»»

--- src/rtl/unified_mem_arbiter_pkg.sv ---
// Shared codes for the unified instruction/data memory arbiter.
// Access sizes, owner tags, FSM states and counter sizing helper.
package unified_mem_arbiter_pkg;

    localparam logic [1:0] SZ_BYTE = 2'b00;
    localparam logic [1:0] SZ_HALF = 2'b01;
    localparam logic [1:0] SZ_WORD = 2'b10;

    localparam int STREAK_W = 4;

    typedef enum logic {
        OWN_IF = 1'b0,
        OWN_D  = 1'b1
    } owner_t;

    typedef enum logic {
        ST_IDLE = 1'b0,
        ST_WAIT = 1'b1
    } state_t;

    function automatic int cnt_width(input int rd_lat);
        return (rd_lat > 1) ? $clog2(rd_lat) : 1;
    endfunction

endpackage

--- src/rtl/unified_mem_arbiter_if.sv ---
// Fetch, load/store and memory-side signals of the unified arbiter.
// master = requesters plus memory model, slave = arbiter.
interface unified_mem_arbiter_if;

    logic        if_req;
    logic [31:0] if_addr;
    logic        if_gnt;
    logic        if_rvalid;
    logic [31:0] if_rdata;

    logic        d_req;
    logic        d_we;
    logic [31:0] d_addr;
    logic [31:0] d_wdata;
    logic [1:0]  d_size;
    logic        d_gnt;
    logic        d_rvalid;
    logic [31:0] d_rdata;

    logic        mem_en;
    logic        mem_we;
    logic [31:0] mem_addr;
    logic [31:0] mem_wdata;
    logic [1:0]  mem_size;
    logic [31:0] mem_rdata;
    logic        busy;

    modport master (
        output if_req, if_addr,
        output d_req, d_we, d_addr, d_wdata, d_size,
        output mem_rdata,
        input  if_gnt, if_rvalid, if_rdata,
        input  d_gnt, d_rvalid, d_rdata,
        input  mem_en, mem_we, mem_addr, mem_wdata, mem_size,
        input  busy
    );

    modport slave (
        input  if_req, if_addr,
        input  d_req, d_we, d_addr, d_wdata, d_size,
        input  mem_rdata,
        output if_gnt, if_rvalid, if_rdata,
        output d_gnt, d_rvalid, d_rdata,
        output mem_en, mem_we, mem_addr, mem_wdata, mem_size,
        output busy
    );

endinterface

--- src/rtl/mem_arb_pick.sv ---
// Combinational winner selector for one issue slot.
// Data wins by default; fetch wins when the data streak hits its cap.
module mem_arb_pick (
    input  logic if_req,
    input  logic d_req,
    input  logic streak_max,
    input  logic slot_free,
    output logic if_gnt,
    output logic d_gnt
);

    logic force_if;

    assign force_if = if_req & streak_max;
    assign d_gnt    = slot_free & d_req & ~force_if;
    assign if_gnt   = slot_free & if_req & (~d_req | force_if);

endmodule

--- src/rtl/unified_mem_arbiter.sv ---
// Single-ported memory arbiter between fetch and load/store.
// Tracks one outstanding read for RD_LAT cycles and routes rvalid.
module unified_mem_arbiter
    import unified_mem_arbiter_pkg::*;
#(
    parameter int RD_LAT     = 1,
    parameter int MAX_STREAK = 4
) (
    input  logic                  clk,
    input  logic                  rst,
    unified_mem_arbiter_if.slave  bus
);

    localparam int CW = cnt_width(RD_LAT);
    localparam logic [CW-1:0] CNT_LOAD = CW'(RD_LAT - 1);
    localparam logic [STREAK_W-1:0] STREAK_CAP = STREAK_W'(MAX_STREAK);

    state_t              state_q, state_d;
    owner_t              owner_q, owner_d;
    logic [CW-1:0]       cnt_q, cnt_d;
    logic [STREAK_W-1:0] streak_q, streak_d;

    logic slot_free;
    logic ret_cycle;
    logic if_gnt;
    logic d_gnt;
    logic rd_gnt;

    // The return cycle doubles as a free slot so reads issue back-to-back.
    always_comb begin
        slot_free = ~rst & ((state_q == ST_IDLE) | (cnt_q == '0));
        ret_cycle = ~rst & (state_q == ST_WAIT) & (cnt_q == '0);
    end

    mem_arb_pick u_pick (
        .if_req     (bus.if_req),
        .d_req      (bus.d_req),
        .streak_max (streak_q == STREAK_CAP),
        .slot_free  (slot_free),
        .if_gnt     (if_gnt),
        .d_gnt      (d_gnt)
    );

    assign rd_gnt = if_gnt | (d_gnt & ~bus.d_we);

    always_comb begin
        state_d  = state_q;
        cnt_d    = cnt_q;
        owner_d  = owner_q;
        streak_d = streak_q;
        if (state_q == ST_WAIT && cnt_q != '0) begin
            cnt_d = cnt_q - CW'(1);
        end else if (rd_gnt) begin
            state_d = ST_WAIT;
            cnt_d   = CNT_LOAD;
            owner_d = if_gnt ? OWN_IF : OWN_D;
        end else begin
            state_d = ST_IDLE;
            cnt_d   = '0;
        end
        if (!bus.if_req || if_gnt) begin
            streak_d = '0;
        end else if (d_gnt && streak_q != '1) begin
            streak_d = streak_q + STREAK_W'(1);
        end
    end

    always_ff @(posedge clk) begin
        if (rst) begin
            state_q  <= ST_IDLE;
            cnt_q    <= '0;
            owner_q  <= OWN_IF;
            streak_q <= '0;
        end else begin
            state_q  <= state_d;
            cnt_q    <= cnt_d;
            owner_q  <= owner_d;
            streak_q <= streak_d;
        end
    end

    assign bus.if_gnt    = if_gnt;
    assign bus.d_gnt     = d_gnt;
    assign bus.mem_en    = if_gnt | d_gnt;
    assign bus.mem_we    = d_gnt & bus.d_we;
    assign bus.mem_addr  = d_gnt ? bus.d_addr : bus.if_addr;
    assign bus.mem_wdata = bus.d_wdata;
    assign bus.mem_size  = d_gnt ? bus.d_size : SZ_WORD;

    assign bus.if_rvalid = ret_cycle & (owner_q == OWN_IF);
    assign bus.d_rvalid  = ret_cycle & (owner_q == OWN_D);
    assign bus.if_rdata  = bus.mem_rdata;
    assign bus.d_rdata   = bus.mem_rdata;
    assign bus.busy      = (state_q == ST_WAIT);

endmodule

--- src/flat_wrapper.sv ---
// flat-port wrapper written by rule: the top's interface ports become plain ports
module unified_mem_arbiter_flat import unified_mem_arbiter_pkg::*;
#(
    parameter int RD_LAT     = 1,
    parameter int MAX_STREAK = 4
)
  (clk, rst, bus_if_req, bus_if_addr, bus_d_req, bus_d_we, bus_d_addr, bus_d_wdata, bus_d_size, bus_mem_rdata, bus_if_gnt, bus_if_rvalid, bus_if_rdata, bus_d_gnt, bus_d_rvalid, bus_d_rdata, bus_mem_en, bus_mem_we, bus_mem_addr, bus_mem_wdata, bus_mem_size, bus_busy);
  unified_mem_arbiter_if bus_i ();
  input  logic clk;
  input  logic rst;
  input wire logic [$bits(bus_i.if_req)-1:0] bus_if_req;
  input wire logic [$bits(bus_i.if_addr)-1:0] bus_if_addr;
  input wire logic [$bits(bus_i.d_req)-1:0] bus_d_req;
  input wire logic [$bits(bus_i.d_we)-1:0] bus_d_we;
  input wire logic [$bits(bus_i.d_addr)-1:0] bus_d_addr;
  input wire logic [$bits(bus_i.d_wdata)-1:0] bus_d_wdata;
  input wire logic [$bits(bus_i.d_size)-1:0] bus_d_size;
  input wire logic [$bits(bus_i.mem_rdata)-1:0] bus_mem_rdata;
  output wire logic [$bits(bus_i.if_gnt)-1:0] bus_if_gnt;
  output wire logic [$bits(bus_i.if_rvalid)-1:0] bus_if_rvalid;
  output wire logic [$bits(bus_i.if_rdata)-1:0] bus_if_rdata;
  output wire logic [$bits(bus_i.d_gnt)-1:0] bus_d_gnt;
  output wire logic [$bits(bus_i.d_rvalid)-1:0] bus_d_rvalid;
  output wire logic [$bits(bus_i.d_rdata)-1:0] bus_d_rdata;
  output wire logic [$bits(bus_i.mem_en)-1:0] bus_mem_en;
  output wire logic [$bits(bus_i.mem_we)-1:0] bus_mem_we;
  output wire logic [$bits(bus_i.mem_addr)-1:0] bus_mem_addr;
  output wire logic [$bits(bus_i.mem_wdata)-1:0] bus_mem_wdata;
  output wire logic [$bits(bus_i.mem_size)-1:0] bus_mem_size;
  output wire logic [$bits(bus_i.busy)-1:0] bus_busy;
  assign bus_i.if_req = bus_if_req;
  assign bus_i.if_addr = bus_if_addr;
  assign bus_i.d_req = bus_d_req;
  assign bus_i.d_we = bus_d_we;
  assign bus_i.d_addr = bus_d_addr;
  assign bus_i.d_wdata = bus_d_wdata;
  assign bus_i.d_size = bus_d_size;
  assign bus_i.mem_rdata = bus_mem_rdata;
  assign bus_if_gnt = bus_i.if_gnt;
  assign bus_if_rvalid = bus_i.if_rvalid;
  assign bus_if_rdata = bus_i.if_rdata;
  assign bus_d_gnt = bus_i.d_gnt;
  assign bus_d_rvalid = bus_i.d_rvalid;
  assign bus_d_rdata = bus_i.d_rdata;
  assign bus_mem_en = bus_i.mem_en;
  assign bus_mem_we = bus_i.mem_we;
  assign bus_mem_addr = bus_i.mem_addr;
  assign bus_mem_wdata = bus_i.mem_wdata;
  assign bus_mem_size = bus_i.mem_size;
  assign bus_busy = bus_i.busy;
  unified_mem_arbiter #(.RD_LAT(RD_LAT), .MAX_STREAK(MAX_STREAK)) u_core (.clk(clk), .rst(rst), .bus(bus_i));
endmodule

««

Out of the listing above, reproduce exactly the lines from the one with "slot_free = ~rst" up to and including the one with "state_d = ST_WAIT;".

▸ **Solution for this problem**:
        slot_free = ~rst & ((state_q == ST_IDLE) | (cnt_q == '0));
        ret_cycle = ~rst & (state_q == ST_WAIT) & (cnt_q == '0);
    end

    mem_arb_pick u_pick (
        .if_req     (bus.if_req),
        .d_req      (bus.d_req),
        .streak_max (streak_q == STREAK_CAP),
        .slot_free  (slot_free),
        .if_gnt     (if_gnt),
        .d_gnt      (d_gnt)
    );

    assign rd_gnt = if_gnt | (d_gnt & ~bus.d_we);

    always_comb begin
        state_d  = state_q;
        cnt_d    = cnt_q;
        owner_d  = owner_q;
        streak_d = streak_q;
        if (state_q == ST_WAIT && cnt_q != '0) begin
            cnt_d = cnt_q - CW'(1);
        end else if (rd_gnt) begin
            state_d = ST_WAIT;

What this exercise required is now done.